To do:
Return the run of lines below that opens with the line containing "-- run 2: critical" and closes with the line containing "li1,-,-,644", keeping each one exact.

Source data:
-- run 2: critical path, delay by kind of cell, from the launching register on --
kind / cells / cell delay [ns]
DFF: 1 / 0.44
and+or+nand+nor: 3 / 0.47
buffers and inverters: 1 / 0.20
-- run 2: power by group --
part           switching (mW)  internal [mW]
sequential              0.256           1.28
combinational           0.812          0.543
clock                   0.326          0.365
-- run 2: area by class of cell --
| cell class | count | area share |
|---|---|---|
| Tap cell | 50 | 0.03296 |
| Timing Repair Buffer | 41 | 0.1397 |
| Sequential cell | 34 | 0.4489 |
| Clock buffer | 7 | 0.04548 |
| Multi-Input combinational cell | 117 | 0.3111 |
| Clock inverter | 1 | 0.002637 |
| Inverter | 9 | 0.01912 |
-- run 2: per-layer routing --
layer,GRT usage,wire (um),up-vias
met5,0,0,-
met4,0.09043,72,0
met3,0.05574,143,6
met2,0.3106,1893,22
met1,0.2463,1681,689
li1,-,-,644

...

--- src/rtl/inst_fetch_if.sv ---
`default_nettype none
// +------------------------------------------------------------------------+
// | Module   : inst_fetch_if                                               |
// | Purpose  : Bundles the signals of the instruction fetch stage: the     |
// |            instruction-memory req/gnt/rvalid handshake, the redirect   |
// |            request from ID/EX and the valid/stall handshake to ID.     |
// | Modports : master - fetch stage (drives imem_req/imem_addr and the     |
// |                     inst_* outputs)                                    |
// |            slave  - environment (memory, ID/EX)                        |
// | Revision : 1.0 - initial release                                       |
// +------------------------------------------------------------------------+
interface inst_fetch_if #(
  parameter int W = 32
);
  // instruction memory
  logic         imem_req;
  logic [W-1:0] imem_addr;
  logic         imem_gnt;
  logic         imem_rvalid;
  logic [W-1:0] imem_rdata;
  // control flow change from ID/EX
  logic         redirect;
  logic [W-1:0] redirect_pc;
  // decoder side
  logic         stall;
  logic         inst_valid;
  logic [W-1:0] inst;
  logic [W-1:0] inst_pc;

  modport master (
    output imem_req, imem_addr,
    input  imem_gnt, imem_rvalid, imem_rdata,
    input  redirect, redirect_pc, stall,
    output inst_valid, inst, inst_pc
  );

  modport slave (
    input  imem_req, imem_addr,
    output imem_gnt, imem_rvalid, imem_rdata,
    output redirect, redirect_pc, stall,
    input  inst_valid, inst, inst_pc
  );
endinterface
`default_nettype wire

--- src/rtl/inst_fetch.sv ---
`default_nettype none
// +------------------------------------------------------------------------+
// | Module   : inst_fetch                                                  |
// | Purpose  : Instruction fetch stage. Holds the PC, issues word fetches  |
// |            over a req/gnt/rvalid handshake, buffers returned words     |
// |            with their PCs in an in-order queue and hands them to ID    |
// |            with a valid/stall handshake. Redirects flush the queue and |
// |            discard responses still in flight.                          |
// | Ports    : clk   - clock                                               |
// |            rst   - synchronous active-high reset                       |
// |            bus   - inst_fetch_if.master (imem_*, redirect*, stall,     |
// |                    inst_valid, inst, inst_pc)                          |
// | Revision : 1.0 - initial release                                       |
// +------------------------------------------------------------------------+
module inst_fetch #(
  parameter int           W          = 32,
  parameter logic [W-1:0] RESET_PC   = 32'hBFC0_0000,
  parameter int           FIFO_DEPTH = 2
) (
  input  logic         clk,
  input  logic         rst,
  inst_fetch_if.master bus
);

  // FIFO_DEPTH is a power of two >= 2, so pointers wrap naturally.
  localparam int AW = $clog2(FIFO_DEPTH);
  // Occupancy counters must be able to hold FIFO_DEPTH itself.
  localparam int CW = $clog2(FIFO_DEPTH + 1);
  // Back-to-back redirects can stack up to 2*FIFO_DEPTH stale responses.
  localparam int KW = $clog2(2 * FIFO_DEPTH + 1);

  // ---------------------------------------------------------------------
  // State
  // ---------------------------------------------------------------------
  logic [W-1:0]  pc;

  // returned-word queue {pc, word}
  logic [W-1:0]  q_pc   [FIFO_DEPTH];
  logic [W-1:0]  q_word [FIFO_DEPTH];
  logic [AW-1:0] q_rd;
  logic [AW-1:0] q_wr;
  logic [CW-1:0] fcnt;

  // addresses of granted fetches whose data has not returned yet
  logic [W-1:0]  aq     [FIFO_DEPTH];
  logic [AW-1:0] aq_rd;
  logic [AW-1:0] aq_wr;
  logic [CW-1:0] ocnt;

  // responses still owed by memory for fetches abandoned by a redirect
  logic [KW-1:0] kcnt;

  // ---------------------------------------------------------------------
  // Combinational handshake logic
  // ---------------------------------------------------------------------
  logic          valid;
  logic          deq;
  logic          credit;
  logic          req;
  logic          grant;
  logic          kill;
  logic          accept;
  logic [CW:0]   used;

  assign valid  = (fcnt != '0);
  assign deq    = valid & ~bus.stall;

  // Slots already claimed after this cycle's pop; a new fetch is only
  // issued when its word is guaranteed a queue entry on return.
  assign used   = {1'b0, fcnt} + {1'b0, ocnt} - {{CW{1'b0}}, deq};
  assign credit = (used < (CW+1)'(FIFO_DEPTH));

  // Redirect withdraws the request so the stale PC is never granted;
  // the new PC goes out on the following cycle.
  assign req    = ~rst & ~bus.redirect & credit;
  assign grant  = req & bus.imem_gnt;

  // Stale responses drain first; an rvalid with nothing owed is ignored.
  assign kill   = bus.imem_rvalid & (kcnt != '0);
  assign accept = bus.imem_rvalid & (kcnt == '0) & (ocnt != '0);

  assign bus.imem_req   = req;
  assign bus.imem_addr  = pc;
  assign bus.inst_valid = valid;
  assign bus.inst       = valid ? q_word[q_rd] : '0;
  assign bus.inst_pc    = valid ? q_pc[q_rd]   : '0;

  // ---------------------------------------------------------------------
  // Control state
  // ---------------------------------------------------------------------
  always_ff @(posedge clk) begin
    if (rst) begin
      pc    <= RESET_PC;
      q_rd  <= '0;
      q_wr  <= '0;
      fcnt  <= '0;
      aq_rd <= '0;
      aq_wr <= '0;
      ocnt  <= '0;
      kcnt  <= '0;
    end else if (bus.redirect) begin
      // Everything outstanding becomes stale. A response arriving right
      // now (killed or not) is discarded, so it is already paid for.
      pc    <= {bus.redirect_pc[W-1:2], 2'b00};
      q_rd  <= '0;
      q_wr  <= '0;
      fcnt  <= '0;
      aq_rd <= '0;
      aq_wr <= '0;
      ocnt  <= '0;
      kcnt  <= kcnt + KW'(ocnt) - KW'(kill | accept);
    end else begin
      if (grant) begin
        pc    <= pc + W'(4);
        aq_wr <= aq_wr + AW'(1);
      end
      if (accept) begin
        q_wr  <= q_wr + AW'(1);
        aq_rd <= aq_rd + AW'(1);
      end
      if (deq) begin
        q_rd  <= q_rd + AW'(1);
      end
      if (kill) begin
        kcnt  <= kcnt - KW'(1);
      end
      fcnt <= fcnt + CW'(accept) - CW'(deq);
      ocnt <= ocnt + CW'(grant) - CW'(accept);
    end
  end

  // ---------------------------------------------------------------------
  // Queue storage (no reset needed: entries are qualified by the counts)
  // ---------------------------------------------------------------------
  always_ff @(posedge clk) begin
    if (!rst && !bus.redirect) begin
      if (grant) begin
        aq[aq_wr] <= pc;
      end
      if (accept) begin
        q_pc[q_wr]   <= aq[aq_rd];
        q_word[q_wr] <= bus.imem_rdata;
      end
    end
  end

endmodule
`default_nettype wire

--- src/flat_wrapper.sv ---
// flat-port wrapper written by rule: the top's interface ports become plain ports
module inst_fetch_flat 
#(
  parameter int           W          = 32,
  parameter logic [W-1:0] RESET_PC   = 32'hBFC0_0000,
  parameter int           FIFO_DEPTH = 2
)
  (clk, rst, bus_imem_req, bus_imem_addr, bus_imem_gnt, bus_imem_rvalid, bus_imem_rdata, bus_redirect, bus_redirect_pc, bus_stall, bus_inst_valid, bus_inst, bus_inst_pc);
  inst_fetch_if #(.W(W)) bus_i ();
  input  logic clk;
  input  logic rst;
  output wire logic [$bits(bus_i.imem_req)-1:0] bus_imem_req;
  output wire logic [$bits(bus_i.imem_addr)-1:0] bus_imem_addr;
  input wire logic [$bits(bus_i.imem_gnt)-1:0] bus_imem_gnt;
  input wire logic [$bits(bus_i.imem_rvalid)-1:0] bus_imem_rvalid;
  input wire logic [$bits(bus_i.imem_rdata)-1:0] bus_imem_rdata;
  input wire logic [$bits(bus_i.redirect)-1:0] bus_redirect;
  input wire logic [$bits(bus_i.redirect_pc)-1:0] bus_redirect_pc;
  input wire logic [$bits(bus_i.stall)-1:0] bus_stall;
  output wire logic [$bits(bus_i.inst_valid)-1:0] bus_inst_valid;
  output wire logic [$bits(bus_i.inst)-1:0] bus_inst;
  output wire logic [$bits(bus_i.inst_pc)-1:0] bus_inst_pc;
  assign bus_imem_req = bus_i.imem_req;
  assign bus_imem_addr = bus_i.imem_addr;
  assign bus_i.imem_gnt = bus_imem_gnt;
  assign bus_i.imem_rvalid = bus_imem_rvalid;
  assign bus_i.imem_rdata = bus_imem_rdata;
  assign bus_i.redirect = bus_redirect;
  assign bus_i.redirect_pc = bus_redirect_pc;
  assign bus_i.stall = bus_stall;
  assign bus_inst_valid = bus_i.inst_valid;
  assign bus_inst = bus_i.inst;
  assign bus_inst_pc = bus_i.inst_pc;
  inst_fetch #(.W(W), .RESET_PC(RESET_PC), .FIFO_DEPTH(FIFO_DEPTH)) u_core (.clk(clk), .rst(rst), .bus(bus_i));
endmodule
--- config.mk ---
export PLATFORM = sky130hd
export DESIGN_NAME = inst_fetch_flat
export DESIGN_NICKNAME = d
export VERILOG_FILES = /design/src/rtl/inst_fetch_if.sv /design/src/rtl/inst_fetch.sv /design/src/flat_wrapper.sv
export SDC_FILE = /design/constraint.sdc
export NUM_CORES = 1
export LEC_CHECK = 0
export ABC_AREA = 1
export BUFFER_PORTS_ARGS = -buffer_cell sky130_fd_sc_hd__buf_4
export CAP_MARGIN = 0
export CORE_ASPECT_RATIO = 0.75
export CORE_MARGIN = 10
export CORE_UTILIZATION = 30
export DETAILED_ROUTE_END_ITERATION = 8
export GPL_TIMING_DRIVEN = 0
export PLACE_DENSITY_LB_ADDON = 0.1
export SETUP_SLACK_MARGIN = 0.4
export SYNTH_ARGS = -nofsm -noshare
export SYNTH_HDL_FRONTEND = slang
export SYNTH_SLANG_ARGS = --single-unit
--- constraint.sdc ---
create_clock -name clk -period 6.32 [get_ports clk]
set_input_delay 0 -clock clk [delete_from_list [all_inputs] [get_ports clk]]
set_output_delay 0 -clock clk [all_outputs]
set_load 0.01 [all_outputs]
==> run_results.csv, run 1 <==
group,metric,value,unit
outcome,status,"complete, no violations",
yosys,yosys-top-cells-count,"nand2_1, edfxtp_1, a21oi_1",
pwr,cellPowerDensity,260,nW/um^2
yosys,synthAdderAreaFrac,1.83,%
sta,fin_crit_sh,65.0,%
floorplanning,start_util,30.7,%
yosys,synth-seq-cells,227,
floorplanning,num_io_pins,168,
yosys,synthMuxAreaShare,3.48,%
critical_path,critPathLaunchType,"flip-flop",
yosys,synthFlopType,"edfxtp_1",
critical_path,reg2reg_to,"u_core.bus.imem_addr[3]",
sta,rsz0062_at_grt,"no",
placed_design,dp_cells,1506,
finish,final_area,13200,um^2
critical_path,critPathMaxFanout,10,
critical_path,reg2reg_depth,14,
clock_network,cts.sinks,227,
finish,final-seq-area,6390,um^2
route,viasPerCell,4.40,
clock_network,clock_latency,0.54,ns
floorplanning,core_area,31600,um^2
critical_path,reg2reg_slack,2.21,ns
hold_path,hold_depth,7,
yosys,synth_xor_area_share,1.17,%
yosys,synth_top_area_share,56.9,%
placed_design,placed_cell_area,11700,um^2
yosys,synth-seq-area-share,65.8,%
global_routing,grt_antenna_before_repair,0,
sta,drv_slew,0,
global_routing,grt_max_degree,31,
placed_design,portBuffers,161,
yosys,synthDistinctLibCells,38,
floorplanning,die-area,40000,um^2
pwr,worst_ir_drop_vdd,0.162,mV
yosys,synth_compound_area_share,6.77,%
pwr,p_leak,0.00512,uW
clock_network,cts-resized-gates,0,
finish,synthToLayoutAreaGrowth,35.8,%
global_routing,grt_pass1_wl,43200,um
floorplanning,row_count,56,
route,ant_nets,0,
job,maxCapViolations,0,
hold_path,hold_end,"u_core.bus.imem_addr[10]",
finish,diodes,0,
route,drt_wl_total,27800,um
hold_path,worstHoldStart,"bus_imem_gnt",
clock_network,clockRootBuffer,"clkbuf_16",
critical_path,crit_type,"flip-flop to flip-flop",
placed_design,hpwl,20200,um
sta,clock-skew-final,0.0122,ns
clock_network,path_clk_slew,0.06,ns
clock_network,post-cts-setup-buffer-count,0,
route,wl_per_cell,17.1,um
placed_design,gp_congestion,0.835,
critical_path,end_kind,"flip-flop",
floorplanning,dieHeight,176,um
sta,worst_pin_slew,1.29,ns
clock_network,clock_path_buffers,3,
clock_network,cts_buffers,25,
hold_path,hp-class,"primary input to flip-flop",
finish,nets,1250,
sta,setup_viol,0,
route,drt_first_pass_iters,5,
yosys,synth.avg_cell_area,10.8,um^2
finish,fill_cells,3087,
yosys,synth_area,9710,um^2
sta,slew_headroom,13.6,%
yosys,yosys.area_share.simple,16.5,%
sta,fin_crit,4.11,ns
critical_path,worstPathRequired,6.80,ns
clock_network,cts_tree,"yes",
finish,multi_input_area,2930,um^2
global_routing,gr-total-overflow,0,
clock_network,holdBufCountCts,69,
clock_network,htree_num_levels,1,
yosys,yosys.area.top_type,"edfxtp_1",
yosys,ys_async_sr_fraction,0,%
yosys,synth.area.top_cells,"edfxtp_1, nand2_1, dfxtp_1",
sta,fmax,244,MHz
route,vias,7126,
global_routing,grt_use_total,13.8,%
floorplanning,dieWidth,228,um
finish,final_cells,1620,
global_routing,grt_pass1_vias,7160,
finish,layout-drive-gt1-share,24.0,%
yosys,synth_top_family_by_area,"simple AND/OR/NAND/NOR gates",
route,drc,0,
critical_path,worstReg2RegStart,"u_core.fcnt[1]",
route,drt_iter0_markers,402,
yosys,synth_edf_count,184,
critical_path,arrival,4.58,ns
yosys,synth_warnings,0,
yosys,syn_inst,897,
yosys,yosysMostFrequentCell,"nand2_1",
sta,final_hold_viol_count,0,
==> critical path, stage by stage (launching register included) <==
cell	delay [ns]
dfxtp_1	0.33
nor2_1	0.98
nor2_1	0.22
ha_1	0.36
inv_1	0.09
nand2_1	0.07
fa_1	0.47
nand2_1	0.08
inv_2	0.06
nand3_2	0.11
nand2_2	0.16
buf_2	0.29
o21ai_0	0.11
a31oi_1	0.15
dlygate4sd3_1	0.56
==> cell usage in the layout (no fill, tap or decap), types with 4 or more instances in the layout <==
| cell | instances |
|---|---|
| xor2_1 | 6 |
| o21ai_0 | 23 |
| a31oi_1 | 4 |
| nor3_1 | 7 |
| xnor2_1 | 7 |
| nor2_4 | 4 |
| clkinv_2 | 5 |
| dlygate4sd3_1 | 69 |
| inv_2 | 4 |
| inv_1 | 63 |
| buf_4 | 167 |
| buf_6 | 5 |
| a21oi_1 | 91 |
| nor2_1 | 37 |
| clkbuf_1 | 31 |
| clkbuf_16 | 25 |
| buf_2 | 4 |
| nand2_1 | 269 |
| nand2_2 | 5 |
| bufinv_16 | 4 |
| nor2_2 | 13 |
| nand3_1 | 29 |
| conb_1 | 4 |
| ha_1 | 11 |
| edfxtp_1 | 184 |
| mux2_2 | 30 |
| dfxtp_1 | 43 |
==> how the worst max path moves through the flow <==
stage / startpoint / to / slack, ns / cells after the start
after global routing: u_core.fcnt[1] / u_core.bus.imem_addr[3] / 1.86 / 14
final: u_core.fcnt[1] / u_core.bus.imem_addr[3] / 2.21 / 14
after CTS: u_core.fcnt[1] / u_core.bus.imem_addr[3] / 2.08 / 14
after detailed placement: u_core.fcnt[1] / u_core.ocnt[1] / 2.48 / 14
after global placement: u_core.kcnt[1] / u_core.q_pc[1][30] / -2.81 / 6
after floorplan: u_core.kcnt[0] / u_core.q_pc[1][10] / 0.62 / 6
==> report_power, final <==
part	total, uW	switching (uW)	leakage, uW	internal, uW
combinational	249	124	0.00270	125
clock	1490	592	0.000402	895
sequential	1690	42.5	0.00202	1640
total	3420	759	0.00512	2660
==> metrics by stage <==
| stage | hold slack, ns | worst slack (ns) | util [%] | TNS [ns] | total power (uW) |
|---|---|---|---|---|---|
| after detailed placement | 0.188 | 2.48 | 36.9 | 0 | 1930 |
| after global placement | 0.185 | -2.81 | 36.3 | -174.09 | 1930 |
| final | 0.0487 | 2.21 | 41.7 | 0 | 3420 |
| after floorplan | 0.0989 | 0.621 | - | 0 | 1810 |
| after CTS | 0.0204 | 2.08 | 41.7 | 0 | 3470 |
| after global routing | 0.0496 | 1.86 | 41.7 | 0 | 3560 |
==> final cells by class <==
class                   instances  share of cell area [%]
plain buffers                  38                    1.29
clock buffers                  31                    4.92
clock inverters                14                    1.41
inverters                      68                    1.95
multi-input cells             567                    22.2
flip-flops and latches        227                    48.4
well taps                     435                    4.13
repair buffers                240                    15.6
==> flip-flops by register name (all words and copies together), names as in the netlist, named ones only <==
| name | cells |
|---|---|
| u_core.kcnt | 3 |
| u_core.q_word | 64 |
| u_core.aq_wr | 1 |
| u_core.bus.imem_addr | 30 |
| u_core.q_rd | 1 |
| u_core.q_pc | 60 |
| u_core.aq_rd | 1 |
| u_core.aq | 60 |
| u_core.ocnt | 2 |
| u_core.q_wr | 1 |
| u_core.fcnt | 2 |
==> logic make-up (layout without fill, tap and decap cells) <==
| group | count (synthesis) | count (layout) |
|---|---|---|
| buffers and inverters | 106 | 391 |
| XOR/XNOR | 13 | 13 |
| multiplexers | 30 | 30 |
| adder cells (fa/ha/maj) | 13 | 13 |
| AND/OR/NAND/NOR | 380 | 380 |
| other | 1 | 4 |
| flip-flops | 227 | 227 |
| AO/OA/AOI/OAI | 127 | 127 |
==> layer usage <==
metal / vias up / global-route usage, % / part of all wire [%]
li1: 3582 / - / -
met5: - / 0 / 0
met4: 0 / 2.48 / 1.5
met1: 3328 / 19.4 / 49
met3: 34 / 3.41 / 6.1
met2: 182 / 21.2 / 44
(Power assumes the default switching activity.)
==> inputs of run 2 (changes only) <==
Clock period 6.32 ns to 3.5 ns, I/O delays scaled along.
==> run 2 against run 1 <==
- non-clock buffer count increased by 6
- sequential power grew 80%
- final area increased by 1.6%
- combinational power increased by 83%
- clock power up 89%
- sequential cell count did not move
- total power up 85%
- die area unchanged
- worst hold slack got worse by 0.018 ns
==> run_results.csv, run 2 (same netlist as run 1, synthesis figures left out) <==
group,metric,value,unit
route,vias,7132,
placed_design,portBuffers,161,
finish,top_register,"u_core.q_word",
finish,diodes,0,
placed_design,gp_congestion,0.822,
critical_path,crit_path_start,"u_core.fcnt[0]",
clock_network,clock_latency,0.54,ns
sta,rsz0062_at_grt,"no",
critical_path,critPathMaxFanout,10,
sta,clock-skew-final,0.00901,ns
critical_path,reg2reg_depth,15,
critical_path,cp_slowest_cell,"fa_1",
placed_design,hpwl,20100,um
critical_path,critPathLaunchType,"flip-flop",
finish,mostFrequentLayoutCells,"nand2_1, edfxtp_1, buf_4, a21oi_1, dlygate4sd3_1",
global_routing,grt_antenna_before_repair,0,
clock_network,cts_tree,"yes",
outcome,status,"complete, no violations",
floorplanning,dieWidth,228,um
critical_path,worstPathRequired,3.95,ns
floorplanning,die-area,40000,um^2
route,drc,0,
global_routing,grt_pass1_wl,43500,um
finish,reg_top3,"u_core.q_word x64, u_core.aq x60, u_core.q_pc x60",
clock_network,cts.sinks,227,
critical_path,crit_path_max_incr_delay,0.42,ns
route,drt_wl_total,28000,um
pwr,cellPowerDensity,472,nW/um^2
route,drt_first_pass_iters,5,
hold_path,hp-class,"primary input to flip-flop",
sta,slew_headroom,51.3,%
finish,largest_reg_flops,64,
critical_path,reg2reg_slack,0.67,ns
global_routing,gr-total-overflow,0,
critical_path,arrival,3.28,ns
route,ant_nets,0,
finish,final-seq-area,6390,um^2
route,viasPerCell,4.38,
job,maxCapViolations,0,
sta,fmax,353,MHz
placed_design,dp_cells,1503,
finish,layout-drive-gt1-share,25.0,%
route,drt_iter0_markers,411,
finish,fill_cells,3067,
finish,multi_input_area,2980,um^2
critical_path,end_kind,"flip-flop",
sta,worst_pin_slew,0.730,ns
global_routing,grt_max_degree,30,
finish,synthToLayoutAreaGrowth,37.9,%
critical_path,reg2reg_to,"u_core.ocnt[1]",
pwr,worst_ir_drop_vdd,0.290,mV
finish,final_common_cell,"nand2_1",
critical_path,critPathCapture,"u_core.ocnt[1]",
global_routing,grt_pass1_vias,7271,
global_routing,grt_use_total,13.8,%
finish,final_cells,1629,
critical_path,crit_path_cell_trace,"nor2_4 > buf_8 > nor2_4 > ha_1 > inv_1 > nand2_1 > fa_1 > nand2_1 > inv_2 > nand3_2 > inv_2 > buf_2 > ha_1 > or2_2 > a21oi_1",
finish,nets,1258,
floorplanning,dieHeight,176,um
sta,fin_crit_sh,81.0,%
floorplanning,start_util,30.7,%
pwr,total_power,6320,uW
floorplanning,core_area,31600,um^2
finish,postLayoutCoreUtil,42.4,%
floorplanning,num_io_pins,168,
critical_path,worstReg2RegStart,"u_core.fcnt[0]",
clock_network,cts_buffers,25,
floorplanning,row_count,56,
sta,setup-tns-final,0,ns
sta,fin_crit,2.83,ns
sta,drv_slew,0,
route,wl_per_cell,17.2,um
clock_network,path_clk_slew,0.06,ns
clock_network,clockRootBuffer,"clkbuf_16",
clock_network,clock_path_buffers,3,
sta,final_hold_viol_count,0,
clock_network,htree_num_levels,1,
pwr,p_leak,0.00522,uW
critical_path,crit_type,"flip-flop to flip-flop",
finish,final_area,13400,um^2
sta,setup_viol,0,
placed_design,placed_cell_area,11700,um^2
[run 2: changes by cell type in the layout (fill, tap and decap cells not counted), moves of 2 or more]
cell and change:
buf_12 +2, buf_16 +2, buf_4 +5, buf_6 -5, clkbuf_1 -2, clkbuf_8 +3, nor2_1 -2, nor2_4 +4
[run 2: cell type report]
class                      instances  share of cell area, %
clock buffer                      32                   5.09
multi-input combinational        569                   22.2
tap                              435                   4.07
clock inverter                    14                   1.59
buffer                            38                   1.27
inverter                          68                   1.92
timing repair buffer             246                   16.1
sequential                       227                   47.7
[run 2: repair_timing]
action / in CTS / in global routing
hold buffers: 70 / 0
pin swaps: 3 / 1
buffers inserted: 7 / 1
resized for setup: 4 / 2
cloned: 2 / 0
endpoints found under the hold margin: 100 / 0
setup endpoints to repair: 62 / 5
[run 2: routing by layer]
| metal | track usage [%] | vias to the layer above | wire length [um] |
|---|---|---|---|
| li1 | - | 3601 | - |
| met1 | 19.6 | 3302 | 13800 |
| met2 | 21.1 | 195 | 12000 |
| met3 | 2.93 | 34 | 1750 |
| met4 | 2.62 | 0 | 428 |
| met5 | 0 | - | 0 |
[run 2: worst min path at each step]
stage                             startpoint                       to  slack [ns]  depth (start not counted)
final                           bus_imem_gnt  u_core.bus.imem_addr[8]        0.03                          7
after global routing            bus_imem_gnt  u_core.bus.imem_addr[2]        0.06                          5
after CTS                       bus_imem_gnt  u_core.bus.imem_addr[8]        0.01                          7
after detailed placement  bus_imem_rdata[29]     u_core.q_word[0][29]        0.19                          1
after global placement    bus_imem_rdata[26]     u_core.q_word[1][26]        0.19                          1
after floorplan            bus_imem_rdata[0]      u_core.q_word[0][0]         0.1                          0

Answer to the problem:
-- run 2: critical path, delay by kind of cell, from the launching register on --
kind / cells / cell delay [ns]
DFF: 1 / 0.44
and+or+nand+nor: 3 / 0.47
buffers and inverters: 1 / 0.20
-- run 2: power by group --
part           switching (mW)  internal [mW]
sequential              0.256           1.28
combinational           0.812          0.543
clock                   0.326          0.365
-- run 2: area by class of cell --
| cell class | count | area share |
|---|---|---|
| Tap cell | 50 | 0.03296 |
| Timing Repair Buffer | 41 | 0.1397 |
| Sequential cell | 34 | 0.4489 |
| Clock buffer | 7 | 0.04548 |
| Multi-Input combinational cell | 117 | 0.3111 |
| Clock inverter | 1 | 0.002637 |
| Inverter | 9 | 0.01912 |
-- run 2: per-layer routing --
layer,GRT usage,wire (um),up-vias
met5,0,0,-
met4,0.09043,72,0
met3,0.05574,143,6
met2,0.3106,1893,22
met1,0.2463,1681,689
li1,-,-,644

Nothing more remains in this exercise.